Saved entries

- - -

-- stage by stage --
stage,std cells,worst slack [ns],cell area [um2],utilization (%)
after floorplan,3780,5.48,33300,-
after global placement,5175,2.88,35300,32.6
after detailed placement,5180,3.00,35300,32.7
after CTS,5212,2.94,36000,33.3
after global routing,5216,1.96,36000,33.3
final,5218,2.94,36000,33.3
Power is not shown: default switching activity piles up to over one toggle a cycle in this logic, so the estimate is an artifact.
**config.mk**
```make
export PLATFORM = sky130hd
export DESIGN_NAME = adler32_length_frame_checker_top
export DESIGN_NICKNAME = d
export VERILOG_FILES = /design/src/rtl/alfc_pkg.sv /design/src/rtl/alfc_adler_step.sv /design/src/rtl/alfc_frame_core.sv /design/src/rtl/adler32_length_frame_checker_top.sv
export VERILOG_INCLUDE_DIRS = /design/src /design/src/rtl
export SDC_FILE = /design/constraint.sdc
export NUM_CORES = 1
export LEC_CHECK = 0
export BUFFER_PORTS_ARGS = -buffer_cell sky130_fd_sc_hd__buf_2
export CAP_MARGIN = 20
export CORE_UTILIZATION = 45
export DETAILED_ROUTE_END_ITERATION = 16
export PLACE_DENSITY_LB_ADDON = 0.2
export SYNTH_ARGS = -nofsm -noshare
export SYNTH_HDL_FRONTEND = slang
export SYNTH_SLANG_ARGS = --single-unit
```
**constraint.sdc**
```tcl
create_clock -name clk -period 15.8 [get_ports clk]
set_input_delay 2.37 -clock clk [delete_from_list [all_inputs] [get_ports clk]]
set_output_delay 2.37 -clock clk [all_outputs]
set_load 0.02 [all_outputs]
```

- - -

Print all the records exactly as written.

-- stage by stage --
stage,std cells,worst slack [ns],cell area [um2],utilization (%)
after floorplan,3780,5.48,33300,-
after global placement,5175,2.88,35300,32.6
after detailed placement,5180,3.00,35300,32.7
after CTS,5212,2.94,36000,33.3
after global routing,5216,1.96,36000,33.3
final,5218,2.94,36000,33.3
Power is not shown: default switching activity piles up to over one toggle a cycle in this logic, so the estimate is an artifact.
**config.mk**
```make
export PLATFORM = sky130hd
export DESIGN_NAME = adler32_length_frame_checker_top
export DESIGN_NICKNAME = d
export VERILOG_FILES = /design/src/rtl/alfc_pkg.sv /design/src/rtl/alfc_adler_step.sv /design/src/rtl/alfc_frame_core.sv /design/src/rtl/adler32_length_frame_checker_top.sv
export VERILOG_INCLUDE_DIRS = /design/src /design/src/rtl
export SDC_FILE = /design/constraint.sdc
export NUM_CORES = 1
export LEC_CHECK = 0
export BUFFER_PORTS_ARGS = -buffer_cell sky130_fd_sc_hd__buf_2
export CAP_MARGIN = 20
export CORE_UTILIZATION = 45
export DETAILED_ROUTE_END_ITERATION = 16
export PLACE_DENSITY_LB_ADDON = 0.2
export SYNTH_ARGS = -nofsm -noshare
export SYNTH_HDL_FRONTEND = slang
export SYNTH_SLANG_ARGS = --single-unit
```
**constraint.sdc**
```tcl
create_clock -name clk -period 15.8 [get_ports clk]
set_input_delay 2.37 -clock clk [delete_from_list [all_inputs] [get_ports clk]]
set_output_delay 2.37 -clock clk [all_outputs]
set_load 0.02 [all_outputs]
```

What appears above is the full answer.